** Listed entries follows **

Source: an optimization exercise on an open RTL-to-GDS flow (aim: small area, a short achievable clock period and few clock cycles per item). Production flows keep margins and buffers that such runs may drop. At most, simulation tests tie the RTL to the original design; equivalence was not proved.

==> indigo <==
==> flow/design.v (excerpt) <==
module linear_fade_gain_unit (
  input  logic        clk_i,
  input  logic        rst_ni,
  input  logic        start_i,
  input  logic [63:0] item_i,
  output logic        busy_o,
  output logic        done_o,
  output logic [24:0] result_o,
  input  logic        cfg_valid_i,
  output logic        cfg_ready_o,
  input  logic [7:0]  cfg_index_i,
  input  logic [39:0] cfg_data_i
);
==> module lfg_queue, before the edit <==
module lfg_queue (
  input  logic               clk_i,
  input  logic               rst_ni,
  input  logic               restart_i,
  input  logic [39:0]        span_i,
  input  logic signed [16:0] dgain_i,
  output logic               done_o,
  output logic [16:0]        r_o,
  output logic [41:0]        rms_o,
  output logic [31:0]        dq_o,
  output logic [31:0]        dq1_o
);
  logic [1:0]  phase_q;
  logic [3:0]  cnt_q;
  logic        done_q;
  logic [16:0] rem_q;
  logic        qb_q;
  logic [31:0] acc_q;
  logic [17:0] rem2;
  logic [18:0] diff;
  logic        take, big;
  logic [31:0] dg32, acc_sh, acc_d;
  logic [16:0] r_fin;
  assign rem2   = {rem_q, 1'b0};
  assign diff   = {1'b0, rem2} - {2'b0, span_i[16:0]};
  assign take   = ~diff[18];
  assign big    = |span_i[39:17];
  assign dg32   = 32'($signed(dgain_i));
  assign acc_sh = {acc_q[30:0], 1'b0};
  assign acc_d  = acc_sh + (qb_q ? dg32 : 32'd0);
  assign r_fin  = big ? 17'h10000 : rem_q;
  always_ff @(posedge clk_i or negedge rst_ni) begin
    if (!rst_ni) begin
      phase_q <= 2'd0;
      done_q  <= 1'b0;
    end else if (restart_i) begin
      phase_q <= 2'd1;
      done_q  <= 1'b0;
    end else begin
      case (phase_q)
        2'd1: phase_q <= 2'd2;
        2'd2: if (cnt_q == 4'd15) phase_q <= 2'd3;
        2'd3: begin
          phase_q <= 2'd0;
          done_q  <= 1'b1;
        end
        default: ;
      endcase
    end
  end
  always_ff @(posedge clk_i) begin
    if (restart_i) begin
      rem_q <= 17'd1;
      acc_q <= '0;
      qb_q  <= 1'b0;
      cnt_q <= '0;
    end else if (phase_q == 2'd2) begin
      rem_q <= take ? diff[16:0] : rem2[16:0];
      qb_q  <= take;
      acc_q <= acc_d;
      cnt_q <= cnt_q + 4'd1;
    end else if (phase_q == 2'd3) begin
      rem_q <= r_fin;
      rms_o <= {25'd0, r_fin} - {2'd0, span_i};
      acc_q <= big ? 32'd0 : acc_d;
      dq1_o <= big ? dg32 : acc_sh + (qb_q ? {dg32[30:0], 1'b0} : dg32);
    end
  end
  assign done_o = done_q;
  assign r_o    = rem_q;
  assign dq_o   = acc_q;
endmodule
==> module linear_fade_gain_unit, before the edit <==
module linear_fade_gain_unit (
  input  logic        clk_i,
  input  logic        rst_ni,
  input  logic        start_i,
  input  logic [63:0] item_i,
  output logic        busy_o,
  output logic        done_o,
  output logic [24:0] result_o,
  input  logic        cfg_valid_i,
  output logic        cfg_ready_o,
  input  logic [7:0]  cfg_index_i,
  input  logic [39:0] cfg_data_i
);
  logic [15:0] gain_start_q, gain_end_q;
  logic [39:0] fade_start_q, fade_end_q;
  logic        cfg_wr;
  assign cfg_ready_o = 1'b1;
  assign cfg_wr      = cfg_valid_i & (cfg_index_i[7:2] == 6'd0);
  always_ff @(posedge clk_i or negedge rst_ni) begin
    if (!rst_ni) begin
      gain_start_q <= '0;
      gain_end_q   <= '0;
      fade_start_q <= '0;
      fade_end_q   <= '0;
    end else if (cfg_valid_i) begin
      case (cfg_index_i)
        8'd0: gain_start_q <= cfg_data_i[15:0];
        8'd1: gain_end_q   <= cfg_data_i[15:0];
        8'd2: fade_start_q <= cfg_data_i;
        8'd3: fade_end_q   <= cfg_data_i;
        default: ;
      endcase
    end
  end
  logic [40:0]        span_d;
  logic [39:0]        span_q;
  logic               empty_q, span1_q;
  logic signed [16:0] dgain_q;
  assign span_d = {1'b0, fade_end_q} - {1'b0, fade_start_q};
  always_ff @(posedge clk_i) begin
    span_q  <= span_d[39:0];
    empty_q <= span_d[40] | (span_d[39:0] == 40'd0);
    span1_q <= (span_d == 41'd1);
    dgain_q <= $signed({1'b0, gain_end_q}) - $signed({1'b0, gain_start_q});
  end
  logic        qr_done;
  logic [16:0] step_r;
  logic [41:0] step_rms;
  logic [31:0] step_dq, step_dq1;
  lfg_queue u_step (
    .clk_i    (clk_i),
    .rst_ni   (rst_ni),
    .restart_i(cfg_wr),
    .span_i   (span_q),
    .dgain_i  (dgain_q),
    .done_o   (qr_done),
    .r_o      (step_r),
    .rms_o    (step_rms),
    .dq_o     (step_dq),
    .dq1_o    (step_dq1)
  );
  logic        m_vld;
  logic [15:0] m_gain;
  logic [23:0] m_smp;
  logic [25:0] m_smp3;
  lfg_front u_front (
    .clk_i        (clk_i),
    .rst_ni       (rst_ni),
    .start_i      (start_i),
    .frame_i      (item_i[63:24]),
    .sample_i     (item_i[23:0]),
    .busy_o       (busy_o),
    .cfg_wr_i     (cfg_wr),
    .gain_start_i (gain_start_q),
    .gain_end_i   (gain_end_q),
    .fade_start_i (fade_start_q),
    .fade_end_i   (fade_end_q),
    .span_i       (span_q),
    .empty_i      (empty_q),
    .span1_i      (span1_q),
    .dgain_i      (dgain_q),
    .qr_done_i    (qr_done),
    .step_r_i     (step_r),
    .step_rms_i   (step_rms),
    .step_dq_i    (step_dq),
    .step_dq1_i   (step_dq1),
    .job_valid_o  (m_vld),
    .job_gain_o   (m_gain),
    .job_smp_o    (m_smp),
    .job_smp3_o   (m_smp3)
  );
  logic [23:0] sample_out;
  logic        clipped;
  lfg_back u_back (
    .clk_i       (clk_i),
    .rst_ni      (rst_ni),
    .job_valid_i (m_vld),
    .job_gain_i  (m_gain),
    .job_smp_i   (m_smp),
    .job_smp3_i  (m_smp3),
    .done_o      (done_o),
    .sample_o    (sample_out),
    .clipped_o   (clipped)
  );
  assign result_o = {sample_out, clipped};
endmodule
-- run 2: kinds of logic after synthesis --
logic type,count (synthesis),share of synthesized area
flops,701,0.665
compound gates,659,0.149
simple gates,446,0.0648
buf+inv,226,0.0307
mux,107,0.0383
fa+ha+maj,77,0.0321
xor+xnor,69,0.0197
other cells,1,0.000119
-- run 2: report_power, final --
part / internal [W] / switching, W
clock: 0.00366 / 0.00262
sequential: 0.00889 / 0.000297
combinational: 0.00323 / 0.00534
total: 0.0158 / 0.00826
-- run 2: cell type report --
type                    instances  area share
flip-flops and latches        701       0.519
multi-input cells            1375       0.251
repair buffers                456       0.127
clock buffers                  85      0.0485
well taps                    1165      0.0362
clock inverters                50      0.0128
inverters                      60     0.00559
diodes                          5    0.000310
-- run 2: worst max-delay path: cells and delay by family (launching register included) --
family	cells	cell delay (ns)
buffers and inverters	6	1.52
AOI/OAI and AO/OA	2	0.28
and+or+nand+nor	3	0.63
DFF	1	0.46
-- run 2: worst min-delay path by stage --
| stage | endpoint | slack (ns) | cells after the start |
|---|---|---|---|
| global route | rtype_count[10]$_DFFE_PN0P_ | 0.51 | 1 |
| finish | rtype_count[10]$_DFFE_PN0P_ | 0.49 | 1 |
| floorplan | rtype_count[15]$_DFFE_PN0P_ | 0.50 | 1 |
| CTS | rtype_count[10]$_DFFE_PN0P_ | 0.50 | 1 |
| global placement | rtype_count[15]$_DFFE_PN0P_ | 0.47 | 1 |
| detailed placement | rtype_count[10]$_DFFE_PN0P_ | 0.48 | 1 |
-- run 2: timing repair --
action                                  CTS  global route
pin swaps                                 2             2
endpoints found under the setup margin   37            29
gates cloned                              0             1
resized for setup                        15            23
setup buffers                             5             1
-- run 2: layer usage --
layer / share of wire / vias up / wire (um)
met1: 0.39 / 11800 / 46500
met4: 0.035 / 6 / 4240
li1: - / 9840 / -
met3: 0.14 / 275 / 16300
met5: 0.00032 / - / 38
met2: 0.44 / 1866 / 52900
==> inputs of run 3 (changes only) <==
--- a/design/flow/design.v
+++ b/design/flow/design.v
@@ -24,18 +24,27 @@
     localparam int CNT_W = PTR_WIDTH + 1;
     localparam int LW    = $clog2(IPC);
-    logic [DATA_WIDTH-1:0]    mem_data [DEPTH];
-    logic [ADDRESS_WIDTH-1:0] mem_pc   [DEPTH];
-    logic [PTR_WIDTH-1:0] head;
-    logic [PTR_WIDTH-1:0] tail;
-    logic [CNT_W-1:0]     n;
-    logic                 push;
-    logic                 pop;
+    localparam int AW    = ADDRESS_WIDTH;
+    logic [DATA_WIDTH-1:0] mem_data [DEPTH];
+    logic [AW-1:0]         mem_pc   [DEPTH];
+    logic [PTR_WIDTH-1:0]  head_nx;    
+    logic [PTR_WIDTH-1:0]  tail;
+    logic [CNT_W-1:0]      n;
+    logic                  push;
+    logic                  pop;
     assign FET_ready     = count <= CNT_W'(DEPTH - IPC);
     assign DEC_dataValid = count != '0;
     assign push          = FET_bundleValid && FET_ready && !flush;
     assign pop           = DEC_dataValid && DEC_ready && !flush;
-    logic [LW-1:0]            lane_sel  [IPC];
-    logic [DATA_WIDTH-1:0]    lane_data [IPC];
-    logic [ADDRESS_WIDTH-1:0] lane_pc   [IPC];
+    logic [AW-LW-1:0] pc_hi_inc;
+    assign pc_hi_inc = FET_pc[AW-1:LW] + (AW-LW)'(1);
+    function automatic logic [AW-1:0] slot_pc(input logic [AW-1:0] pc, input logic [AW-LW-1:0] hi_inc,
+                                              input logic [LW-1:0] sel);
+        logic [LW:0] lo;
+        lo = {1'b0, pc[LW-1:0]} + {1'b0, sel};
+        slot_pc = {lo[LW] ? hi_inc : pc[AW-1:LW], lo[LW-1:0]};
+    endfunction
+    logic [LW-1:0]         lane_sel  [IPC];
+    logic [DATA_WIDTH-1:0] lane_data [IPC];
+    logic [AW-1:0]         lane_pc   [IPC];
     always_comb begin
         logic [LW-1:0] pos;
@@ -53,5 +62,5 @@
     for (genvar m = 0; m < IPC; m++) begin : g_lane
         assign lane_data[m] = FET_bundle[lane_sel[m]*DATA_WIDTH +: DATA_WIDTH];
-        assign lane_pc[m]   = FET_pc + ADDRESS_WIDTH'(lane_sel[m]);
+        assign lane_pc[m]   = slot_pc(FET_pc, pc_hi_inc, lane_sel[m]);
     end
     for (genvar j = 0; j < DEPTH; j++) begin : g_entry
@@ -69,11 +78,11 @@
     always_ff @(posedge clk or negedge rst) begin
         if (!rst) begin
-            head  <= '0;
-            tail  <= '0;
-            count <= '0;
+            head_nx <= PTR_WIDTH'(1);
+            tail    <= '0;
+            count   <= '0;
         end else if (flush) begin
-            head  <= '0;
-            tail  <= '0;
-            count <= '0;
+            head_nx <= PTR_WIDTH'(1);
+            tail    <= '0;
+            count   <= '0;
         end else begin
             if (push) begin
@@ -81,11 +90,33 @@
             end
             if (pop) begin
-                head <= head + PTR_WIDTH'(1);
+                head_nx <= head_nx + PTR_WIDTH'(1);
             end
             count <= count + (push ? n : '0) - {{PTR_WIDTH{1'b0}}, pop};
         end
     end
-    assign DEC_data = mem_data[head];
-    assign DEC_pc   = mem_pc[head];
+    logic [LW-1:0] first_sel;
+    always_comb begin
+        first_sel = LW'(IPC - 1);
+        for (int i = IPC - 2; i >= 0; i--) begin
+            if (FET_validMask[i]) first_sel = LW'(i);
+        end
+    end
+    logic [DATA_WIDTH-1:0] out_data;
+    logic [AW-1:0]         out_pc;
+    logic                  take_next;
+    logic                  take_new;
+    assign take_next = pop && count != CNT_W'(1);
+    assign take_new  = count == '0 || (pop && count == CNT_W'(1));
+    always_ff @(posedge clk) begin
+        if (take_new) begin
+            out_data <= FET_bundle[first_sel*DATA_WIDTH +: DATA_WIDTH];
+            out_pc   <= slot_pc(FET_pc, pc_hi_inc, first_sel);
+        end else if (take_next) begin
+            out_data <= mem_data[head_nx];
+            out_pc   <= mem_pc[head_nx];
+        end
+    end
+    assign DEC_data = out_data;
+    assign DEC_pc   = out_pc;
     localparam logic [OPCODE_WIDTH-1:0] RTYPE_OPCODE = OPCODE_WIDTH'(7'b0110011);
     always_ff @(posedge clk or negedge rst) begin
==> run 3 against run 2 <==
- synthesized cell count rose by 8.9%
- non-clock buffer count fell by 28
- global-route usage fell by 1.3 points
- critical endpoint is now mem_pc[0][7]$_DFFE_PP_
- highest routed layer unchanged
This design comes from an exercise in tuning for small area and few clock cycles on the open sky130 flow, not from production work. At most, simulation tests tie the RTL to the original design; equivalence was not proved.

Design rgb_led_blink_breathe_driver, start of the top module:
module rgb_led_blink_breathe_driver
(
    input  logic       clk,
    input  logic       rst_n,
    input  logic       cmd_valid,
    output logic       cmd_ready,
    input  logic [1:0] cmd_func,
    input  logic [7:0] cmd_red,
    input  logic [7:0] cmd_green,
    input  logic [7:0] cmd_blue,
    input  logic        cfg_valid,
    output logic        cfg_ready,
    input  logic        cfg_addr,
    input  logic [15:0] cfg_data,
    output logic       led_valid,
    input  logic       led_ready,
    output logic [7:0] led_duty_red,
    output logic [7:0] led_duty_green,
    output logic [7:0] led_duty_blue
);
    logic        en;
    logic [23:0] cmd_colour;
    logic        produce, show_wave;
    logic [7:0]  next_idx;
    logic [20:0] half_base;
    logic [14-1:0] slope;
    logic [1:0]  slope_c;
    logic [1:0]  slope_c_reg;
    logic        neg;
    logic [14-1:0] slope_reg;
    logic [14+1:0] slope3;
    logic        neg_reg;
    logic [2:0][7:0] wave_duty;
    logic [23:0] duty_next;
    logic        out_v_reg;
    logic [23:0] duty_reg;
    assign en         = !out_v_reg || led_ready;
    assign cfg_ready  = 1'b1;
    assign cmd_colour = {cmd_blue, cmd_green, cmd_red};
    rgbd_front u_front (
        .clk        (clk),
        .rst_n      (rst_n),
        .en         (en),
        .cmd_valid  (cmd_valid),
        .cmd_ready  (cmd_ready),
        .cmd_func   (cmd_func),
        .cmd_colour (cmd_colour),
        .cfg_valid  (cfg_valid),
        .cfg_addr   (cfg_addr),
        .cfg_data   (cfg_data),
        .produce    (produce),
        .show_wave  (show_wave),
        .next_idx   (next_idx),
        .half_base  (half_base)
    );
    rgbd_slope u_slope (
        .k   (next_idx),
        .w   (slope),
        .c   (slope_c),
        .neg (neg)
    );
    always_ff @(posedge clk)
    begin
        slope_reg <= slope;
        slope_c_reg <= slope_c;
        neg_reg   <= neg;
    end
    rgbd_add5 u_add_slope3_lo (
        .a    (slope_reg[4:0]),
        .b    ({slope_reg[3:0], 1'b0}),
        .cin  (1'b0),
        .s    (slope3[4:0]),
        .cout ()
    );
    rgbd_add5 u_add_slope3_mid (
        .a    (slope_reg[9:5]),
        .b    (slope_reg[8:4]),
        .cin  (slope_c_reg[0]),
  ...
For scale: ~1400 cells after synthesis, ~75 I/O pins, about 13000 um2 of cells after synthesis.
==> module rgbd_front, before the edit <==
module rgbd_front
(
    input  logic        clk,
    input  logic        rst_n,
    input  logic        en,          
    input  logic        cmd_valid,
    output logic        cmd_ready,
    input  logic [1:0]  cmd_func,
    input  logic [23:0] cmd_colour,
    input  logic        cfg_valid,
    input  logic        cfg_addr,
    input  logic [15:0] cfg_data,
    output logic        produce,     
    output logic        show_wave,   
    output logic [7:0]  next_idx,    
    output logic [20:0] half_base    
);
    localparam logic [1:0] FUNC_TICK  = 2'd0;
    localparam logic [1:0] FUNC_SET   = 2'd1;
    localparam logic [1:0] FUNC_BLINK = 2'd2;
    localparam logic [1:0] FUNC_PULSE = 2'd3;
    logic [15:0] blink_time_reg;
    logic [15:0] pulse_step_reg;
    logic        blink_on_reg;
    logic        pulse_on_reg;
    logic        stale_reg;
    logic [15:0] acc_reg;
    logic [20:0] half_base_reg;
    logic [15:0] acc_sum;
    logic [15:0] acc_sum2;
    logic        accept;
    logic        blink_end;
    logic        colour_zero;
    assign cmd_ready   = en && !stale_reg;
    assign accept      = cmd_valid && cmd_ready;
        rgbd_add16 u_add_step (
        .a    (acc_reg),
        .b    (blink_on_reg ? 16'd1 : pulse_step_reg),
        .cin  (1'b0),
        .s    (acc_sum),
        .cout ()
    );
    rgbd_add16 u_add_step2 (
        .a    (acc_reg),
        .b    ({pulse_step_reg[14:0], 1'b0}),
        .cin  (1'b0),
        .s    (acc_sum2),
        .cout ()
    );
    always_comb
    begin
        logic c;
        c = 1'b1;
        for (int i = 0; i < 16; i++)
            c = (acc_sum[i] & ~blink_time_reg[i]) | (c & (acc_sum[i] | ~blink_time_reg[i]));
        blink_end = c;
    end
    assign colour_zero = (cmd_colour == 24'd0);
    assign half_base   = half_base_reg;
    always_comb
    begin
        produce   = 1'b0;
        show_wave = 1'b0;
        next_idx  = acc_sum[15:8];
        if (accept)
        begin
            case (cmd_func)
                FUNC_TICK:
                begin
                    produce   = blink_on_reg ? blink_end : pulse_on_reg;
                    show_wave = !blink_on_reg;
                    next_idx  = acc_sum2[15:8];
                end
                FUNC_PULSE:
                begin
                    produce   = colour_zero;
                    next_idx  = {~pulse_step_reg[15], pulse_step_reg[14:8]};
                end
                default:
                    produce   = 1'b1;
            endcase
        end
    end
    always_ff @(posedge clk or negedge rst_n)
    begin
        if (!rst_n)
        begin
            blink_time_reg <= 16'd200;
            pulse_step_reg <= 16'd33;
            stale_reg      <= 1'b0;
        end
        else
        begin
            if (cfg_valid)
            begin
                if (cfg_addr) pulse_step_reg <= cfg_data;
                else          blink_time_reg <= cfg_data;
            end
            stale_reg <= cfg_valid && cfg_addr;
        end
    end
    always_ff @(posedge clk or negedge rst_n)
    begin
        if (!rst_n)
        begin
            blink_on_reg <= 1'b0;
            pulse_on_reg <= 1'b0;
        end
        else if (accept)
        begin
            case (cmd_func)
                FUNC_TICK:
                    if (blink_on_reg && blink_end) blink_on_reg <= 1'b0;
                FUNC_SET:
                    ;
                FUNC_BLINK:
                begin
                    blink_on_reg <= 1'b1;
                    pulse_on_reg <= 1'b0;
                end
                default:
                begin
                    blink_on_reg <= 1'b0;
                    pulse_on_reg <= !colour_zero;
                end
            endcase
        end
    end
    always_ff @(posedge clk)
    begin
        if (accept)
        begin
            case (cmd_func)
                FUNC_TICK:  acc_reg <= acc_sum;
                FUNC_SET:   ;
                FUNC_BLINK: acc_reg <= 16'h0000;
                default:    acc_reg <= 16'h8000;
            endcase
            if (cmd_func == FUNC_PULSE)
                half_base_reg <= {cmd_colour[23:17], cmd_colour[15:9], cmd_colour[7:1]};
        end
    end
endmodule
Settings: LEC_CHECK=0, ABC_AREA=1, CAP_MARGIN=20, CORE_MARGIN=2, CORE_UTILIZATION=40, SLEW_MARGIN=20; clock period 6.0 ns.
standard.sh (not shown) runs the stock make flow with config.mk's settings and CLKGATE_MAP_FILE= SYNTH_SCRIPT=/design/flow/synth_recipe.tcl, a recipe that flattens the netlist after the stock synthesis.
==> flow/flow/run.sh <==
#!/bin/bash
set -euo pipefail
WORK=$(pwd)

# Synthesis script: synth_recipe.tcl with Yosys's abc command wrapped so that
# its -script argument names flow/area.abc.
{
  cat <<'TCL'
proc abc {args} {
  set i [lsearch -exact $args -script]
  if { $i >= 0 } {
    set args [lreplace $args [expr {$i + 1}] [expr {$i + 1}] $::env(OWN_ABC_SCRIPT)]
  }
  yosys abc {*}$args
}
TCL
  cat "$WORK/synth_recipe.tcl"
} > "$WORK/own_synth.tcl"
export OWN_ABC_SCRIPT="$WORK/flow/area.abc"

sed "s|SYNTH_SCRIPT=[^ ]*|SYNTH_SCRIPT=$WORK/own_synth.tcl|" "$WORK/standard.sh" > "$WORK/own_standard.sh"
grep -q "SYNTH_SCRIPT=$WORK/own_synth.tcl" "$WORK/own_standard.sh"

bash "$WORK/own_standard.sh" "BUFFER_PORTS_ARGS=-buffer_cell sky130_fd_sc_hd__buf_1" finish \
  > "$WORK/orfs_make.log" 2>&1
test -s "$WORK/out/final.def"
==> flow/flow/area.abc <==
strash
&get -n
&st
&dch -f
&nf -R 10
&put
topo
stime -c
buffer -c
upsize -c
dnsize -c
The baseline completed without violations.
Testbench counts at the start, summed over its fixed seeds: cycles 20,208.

** End of Listed entries **

> Exercise details
Start with the line above that contains "-- run 2: worst min-delay" and stop after the line that contains "rtype_count[10]$_DFFE_PN0P_ | 0.50 | 1 |". Output those lines exactly, and only those.

> Task output
-- run 2: worst min-delay path by stage --
| stage | endpoint | slack (ns) | cells after the start |
|---|---|---|---|
| global route | rtype_count[10]$_DFFE_PN0P_ | 0.51 | 1 |
| finish | rtype_count[10]$_DFFE_PN0P_ | 0.49 | 1 |
| floorplan | rtype_count[15]$_DFFE_PN0P_ | 0.50 | 1 |
| CTS | rtype_count[10]$_DFFE_PN0P_ | 0.50 | 1 |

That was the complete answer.